New York Times reporter Karen Rosenberg shared her thoughts on exhibition: But where the article shines in its description of Strauss' past I-95 exhibitions and her ability to capture the essence and grittiness of the moment, it fails to convey the feeling that one gets viewing her photographs within the confines of the museum. Rosenberg notes that: "This [exhibition] feels a bit overloaded, if deliberately so, with 170 prints and 3 slide shows arrayed in a space much smaller than the football-field-size site under the highway." I do in fact believe that large number of prints was a deliberate move, forcing the viewer to acknowledge the daily blight that surrounds our so-called "comfort zones".

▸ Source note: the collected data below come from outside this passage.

==> config.mk <==
export PLATFORM = sky130hd
export DESIGN_NAME = flp_out_flat
export DESIGN_NICKNAME = d
export VERILOG_FILES = /design/src/hw/rtl/flp_pkg.sv /design/src/hw/rtl/flp_out_if.sv /design/src/hw/rtl/flp_out.sv /design/src/flat_wrapper.sv
export SDC_FILE = /design/constraint.sdc
export NUM_CORES = 1
export LEC_CHECK = 0
export BUFFER_PORTS_ARGS = -buffer_cell sky130_fd_sc_hd__buf_2
export CAP_MARGIN = 20
export CORE_MARGIN = 5
export CORE_UTILIZATION = 25
export CTS_CLUSTER_DIAMETER = 40
export DETAILED_ROUTE_END_ITERATION = 10
export PLACE_DENSITY = 0.65
export SLEW_MARGIN = 20
export SYNTH_ARGS = -nofsm -noshare
export SYNTH_HDL_FRONTEND = slang
export SYNTH_SLANG_ARGS = --single-unit
==> constraint.sdc <==
create_clock -name clk -period 2 [get_ports clk]
set_input_delay 0.1 -clock clk [delete_from_list [all_inputs] [get_ports clk]]
set_output_delay 0.1 -clock clk [all_outputs]
set_load 0.05 [all_outputs]
==> src/hw/rtl/flp_pkg.sv <==
// Package with widths, coefficients and output rounding for the 30-tap low-pass filter.
`default_nettype none
package flp_pkg;

    localparam int TAPS     = 30;
    localparam int SAMPLE_W = 16;
    localparam int COEF_W   = 16;
    localparam int FRAC_W   = COEF_W - 1;
    localparam int ACC_W    = SAMPLE_W + COEF_W + $clog2(TAPS);
    localparam int SHIFT_W  = ACC_W - FRAC_W;

    typedef logic signed [SAMPLE_W-1:0] sample_t;
    typedef logic signed [COEF_W-1:0]   coef_t;
    typedef logic signed [ACC_W-1:0]    acc_t;

    localparam coef_t COEFS [TAPS] = '{
        -16'sd11,    16'sd58,    16'sd184,   16'sd343,   16'sd429,   16'sd305,
        -16'sd101,  -16'sd696,  -16'sd1182, -16'sd1149, -16'sd259,   16'sd1532,
         16'sd3869,  16'sd6077,  16'sd7419,  16'sd7419,  16'sd6077,  16'sd3869,
         16'sd1532, -16'sd259,  -16'sd1149, -16'sd1182, -16'sd696,  -16'sd101,
         16'sd305,   16'sd429,   16'sd343,   16'sd184,   16'sd58,   -16'sd11
    };

    localparam acc_t    ROUND_HALF = acc_t'(1) <<< (FRAC_W - 1);
    localparam sample_t SAMPLE_MAX = {1'b0, {(SAMPLE_W-1){1'b1}}};
    localparam sample_t SAMPLE_MIN = {1'b1, {(SAMPLE_W-1){1'b0}}};

    // round half up to the sample grid, then clamp
    function automatic sample_t round_sat(input acc_t acc);
        acc_t                      biased;
        logic signed [SHIFT_W-1:0] shifted;
        sample_t                   res;
        biased  = acc + ROUND_HALF;
        shifted = biased[ACC_W-1:FRAC_W];
        if (shifted > SHIFT_W'(SAMPLE_MAX))
            res = SAMPLE_MAX;
        else if (shifted < SHIFT_W'(SAMPLE_MIN))
            res = SAMPLE_MIN;
        else
            res = shifted[SAMPLE_W-1:0];
        return res;
    endfunction

endpackage
`default_nettype wire

==> src/hw/rtl/flp_out_if.sv <==
// Output channel interface carrying one filtered word.
`default_nettype none
interface flp_out_if;
    logic                     valid;
    logic                     ready;
    flp_pkg::sample_t         filtered_out;

    modport source (output valid, output filtered_out, input ready);
    modport sink   (input valid, input filtered_out, output ready);
endinterface
`default_nettype wire

==> src/hw/rtl/flp_out.sv <==
// Output stage: holds the result valid flag and rounds and clamps the head cell's sum.
`default_nettype none
module flp_out (
    input  wire logic          clk,
    input  wire logic          rst_n,
    input  wire logic          load,
    input  wire flp_pkg::acc_t acc,
    output logic               take,
    flp_out_if.source          dout
);
    import flp_pkg::*;

    logic valid_reg;
    logic valid_next;

    always_comb
    begin
        take       = !valid_reg || dout.ready;
        valid_next = load || (valid_reg && !dout.ready);
    end

    always_ff @(posedge clk or negedge rst_n)
    begin
        if (!rst_n)
            valid_reg <= 1'b0;
        else
            valid_reg <= valid_next;
    end

    assign dout.valid        = valid_reg;
    assign dout.filtered_out = round_sat(acc);
endmodule
`default_nettype wire

==> src/flat_wrapper.sv <==
// flat-port wrapper written by rule: the top's interface ports become plain ports
module flp_out_flat import flp_pkg::*;
  (clk, rst_n, load, acc, take, dout_valid, dout_filtered_out, dout_ready);
  flp_out_if dout_i ();
  input  wire logic clk;
  input  wire logic rst_n;
  input  wire logic load;
  input  wire flp_pkg::acc_t acc;
  output logic take;
  output wire logic [$bits(dout_i.valid)-1:0] dout_valid;
  output wire logic [$bits(dout_i.filtered_out)-1:0] dout_filtered_out;
  input wire logic [$bits(dout_i.ready)-1:0] dout_ready;
  assign dout_valid = dout_i.valid;
  assign dout_filtered_out = dout_i.filtered_out;
  assign dout_i.ready = dout_ready;
  flp_out u_core (.clk(clk), .rst_n(rst_n), .load(load), .acc(acc), .take(take), .dout(dout_i));
endmodule
==> summary.txt <==
Synth
  • Post-Synthesis Net Count: between 100 and 150
  • Mean post-synth cell area: between 7 and 8 um^2
  • Sequential area share after synthesis: ~3.5%
  • Distinct cells, synth: 32
  • Ys Warns: 0
  • Synth Register Bits: 1
  • Cell area after synthesis: roughly 700 um^2
  • Syn Inst Count: 90

Finish
  • Register area: between 20 and 30 um^2
  • Most frequent cells in the layout: 35 x buf_4, 25 x buf_6, 16 x buf_2, 11 x o21ai_4, 10 x xor2_1
  • Ant diodes: 0
  • Layout cell share with drive strength beyond 1: 68.3%
  • Max reg flops: 1
  • Layout area overhead: 127%
  • Fill cells: ~240
  • Most common cell after layout, fill and taps aside: buf_4
  • Post-Route Utilization: roughly three fifths
  • Non-Filler Instances: about 200
  • Final Net Count: between 200 and 250
  • Multi-input logic area: between 800 and 900 um^2

Critical path
  • Critical setup path kind: in2out
  • Worst EP required: 1.90 ns
  • Crit-path max FO: 5
  • CP Capture Type: output pin
  • Arr. time, crit path: ~1.9 ns
  • Worst Setup Start Kind: input pin
  • Worst reg2reg path startpoint: u_core.dout.valid
  • Critical path startpoint: acc[34]
  • R2R Setup Slk: 1.37 ns

Global route
  • Vias in the first global route: approximately 960
  • Initial antenna violation count: 0
  • First-pass GRT wire length: 3770 um
  • GRT Overall Usage: between 10% and 20%
  • Total global routing overflow: 0
  • Largest net degree at the start of global routing: 11

Routing
  • DRC: 0
  • WL final: between 2000 and 3000 um
  • Post-route ant nets: 0
  • Initial DRT Pass Iterations: 4
  • Vias: 1,007
  • Initial DRC Count: 21
  • Routed WL per cell: between 10 and 15 um
  • Vias per cell: about 5

Placement
  • Post-DP HPWL: approximately 2000 um
  • Placed Instances: 189
  • Port bufs: 44
  • Gpl congestion: 0.877
  • Post-Place Setup Slack: -0.0639 ns

Timing
  • Endpoints failing hold: 0
  • Fin crit period: roughly 2.0 ns
  • Tcrit/Tclk final: between 90% and 100%
  • Pins Over Slew Limit: 0
  • Final setup vio count: 0
  • Least-Margin Pin Slew: around 0.38 ns
  • Setup TNS: 0 ns
  • Setup slack after layout: roughly 0.0079 ns
  • Max transition margin: between 70% and 80%
  • Max Clk Rate: 0.502 GHz
  • Clk_skew: 0 ns

Pwr
  • Comb power frac: 94.5%
  • VDD IR max: around 0.00022 V
  • Total power: around 0.41 mW
  • Net switching power: 0.222 mW
  • Flop pwr share: between 5 and 6%
  • Leakage: 0.655 nW
  • Pint: about 0.19 mW
  • Pwr dens: approximately 260 nW/um^2
  • Switching share of total power: 53.7%
  • Clock Power Share: 0%

Run
  • Max-cap violations: 0

Status
  • Run status: finished, final reports clean

CTS
  • Clock Latency Late Sink: 0 ns
  • Clk pin slew, worst setup/hold paths: 0 ns

Floorplan
  • Die Y: about 63 um
  • Core ar.: ~2700 um^2
  • # rows: 19
  • Initial Utilization: 26.0%
  • Die Area: between 4000 and 5000 um^2
  • Io pins: 59
  • Die Span X: 63.4 um

Hold path
  • HP Start: load
  • Hold/Removal Path Class: in2reg
## worst max-delay path, stage by stage
cell and delay, ns:
buf_6 0.07, nand4_1 0.17, nor4_4 0.35, nand2_1 0.10
xor2_1 0.15, o31a_1 0.34, buf_6 0.14, clkbuf_16 0.16
o21ai_4 0.14, buf_6 0.17
## path summary, 6_finish.rpt
| kind | to | cells past startpoint |
|---|---|---|
| worst max-delay path | dout_filtered_out[14] | 10 |
| worst min-delay path | u_core.dout.valid | 2 |
| worst max register to register | u_core.dout.valid | 2 |
| worst min register to register | u_core.dout.valid | 2 |
| max in group asynchronous | u_core.dout.valid | 2 |
| min in group asynchronous | u_core.dout.valid | 2 |
## final cells by class
| type | instances | share of cell area, % |
|---|---|---|
| inverters | 2 | 0.464 |
| multi-input cells | 84 | 52.4 |
| flip-flops and latches | 1 | 1.55 |
| well taps | 31 | 2.40 |
| repair buffers | 80 | 43.2 |
## through the flow
stage | hold WS (ns) | instance area, um^2
6_report | 0.300 | 1620
5_1_grt | 0.319 | 1620
4_1_cts | 0.303 | 1370
3_5_place_dp | -0.120 | 1260
3_3_place_gp | -0.125 | 1260
2_1_floorplan | -0.196 | 803
## routing by layer
layer | wire, um | GRT usage [%] | vias to the layer above | share of wire (%)
met1 | 999 | 12.1 | 479 | 38
met2 | 1500 | 21.3 | 28 | 57
met5 | 0 | 0 | - | 0
li1 | - | - | 500 | -
met4 | 0 | 0.260 | 0 | 0
met3 | 138 | 1.24 | 0 | 5.2
## cells in the mapped netlist
master    number  area (um^2)
xor2_1        10         87.6
a21oi_1        2         10.0
nand2b_1       2         12.5
nand4_1        6         37.5
a31o_1         1         8.76
o31a_1         1         8.76
nand3_1        8         40.0
nor4_2         3         37.5
o21ai_2       11         96.3
and4_1         2         17.5
buf_2          1         5.00
nor2_4         1         11.3
dfrtp_1        1         25.0
o21ai_0        4         20.0
a41oi_1        1         8.76
nor4_1         1         6.26
a31oi_1        1         6.26
inv_1          2         7.51
o31ai_1        1         7.51
a211o_2        1         10.0
nor2_1         2         7.51
xnor2_1        8         70.1
nor3_1         1         5.00
buf_6          2         22.5
and4_2         1         10.0
a211oi_1       1         7.51
ha_1           1         12.5
xnor2_2        1         16.3
a41o_2         1         11.3
nand4_4        2         42.5
nand2_1        8         30.0
and3_1         2         12.5
## cells by family (layout without fill, tap and decap cells)
family,after synthesis,in the layout,synth area share [%]
and+or+nand+nor,39,39,38.0
AOI/OAI and AO/OA,25,25,27.4
xor gates and xnor gates,19,19,24.4
buffers and inverters,5,82,4.92
adders and majority gates,1,1,1.76
DFF,1,1,3.51
## what timing repair did
action	CTS	global route
setup buffers	0	8
setup endpoints to repair	15	15
gates resized for setup	28	42
cloned	0	1
hold buffers	1	0
pin swaps	0	24
hold endpoints to repair	1	0
## power by group through the flow
stage               Sequential, mW  Clock [mW]  Combinational, mW
floorplan                   0.0276           0              0.188
global placement            0.0226           0              0.307
detailed placement          0.0226           0              0.311
CTS                         0.0227           0              0.343
global route                0.0229           0              0.413
finish                      0.0226           0              0.390
Power figures use the tool's default switching activity.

But what makes the room feel overcrowded is not the work itself, but the massive amounts of viewers that have paid admission to view these scenes of life captured in neighborhoods that lie far from the PMA. You wouldn’t be able to pay these people to take a tour of Camden, Biloxi, or Hunting Park, let alone meet the people that are the subjects of the photographs. Strauss has raised my consciousness through this juxtaposition, making the safe world of the PMA feel utterly uncomfortable, and making me yearn to view the photographs under I-95. I haven’t felt that moved by an exhibition in years, and for that she deserves a whole-hearted WELL DONE.
Clearly, I need to plan an outing to view her Billboard Project around the city. I think seeing the photographs, larger than life in Philadelphia's neighborhoods, will have me appreciating her work more than I do now.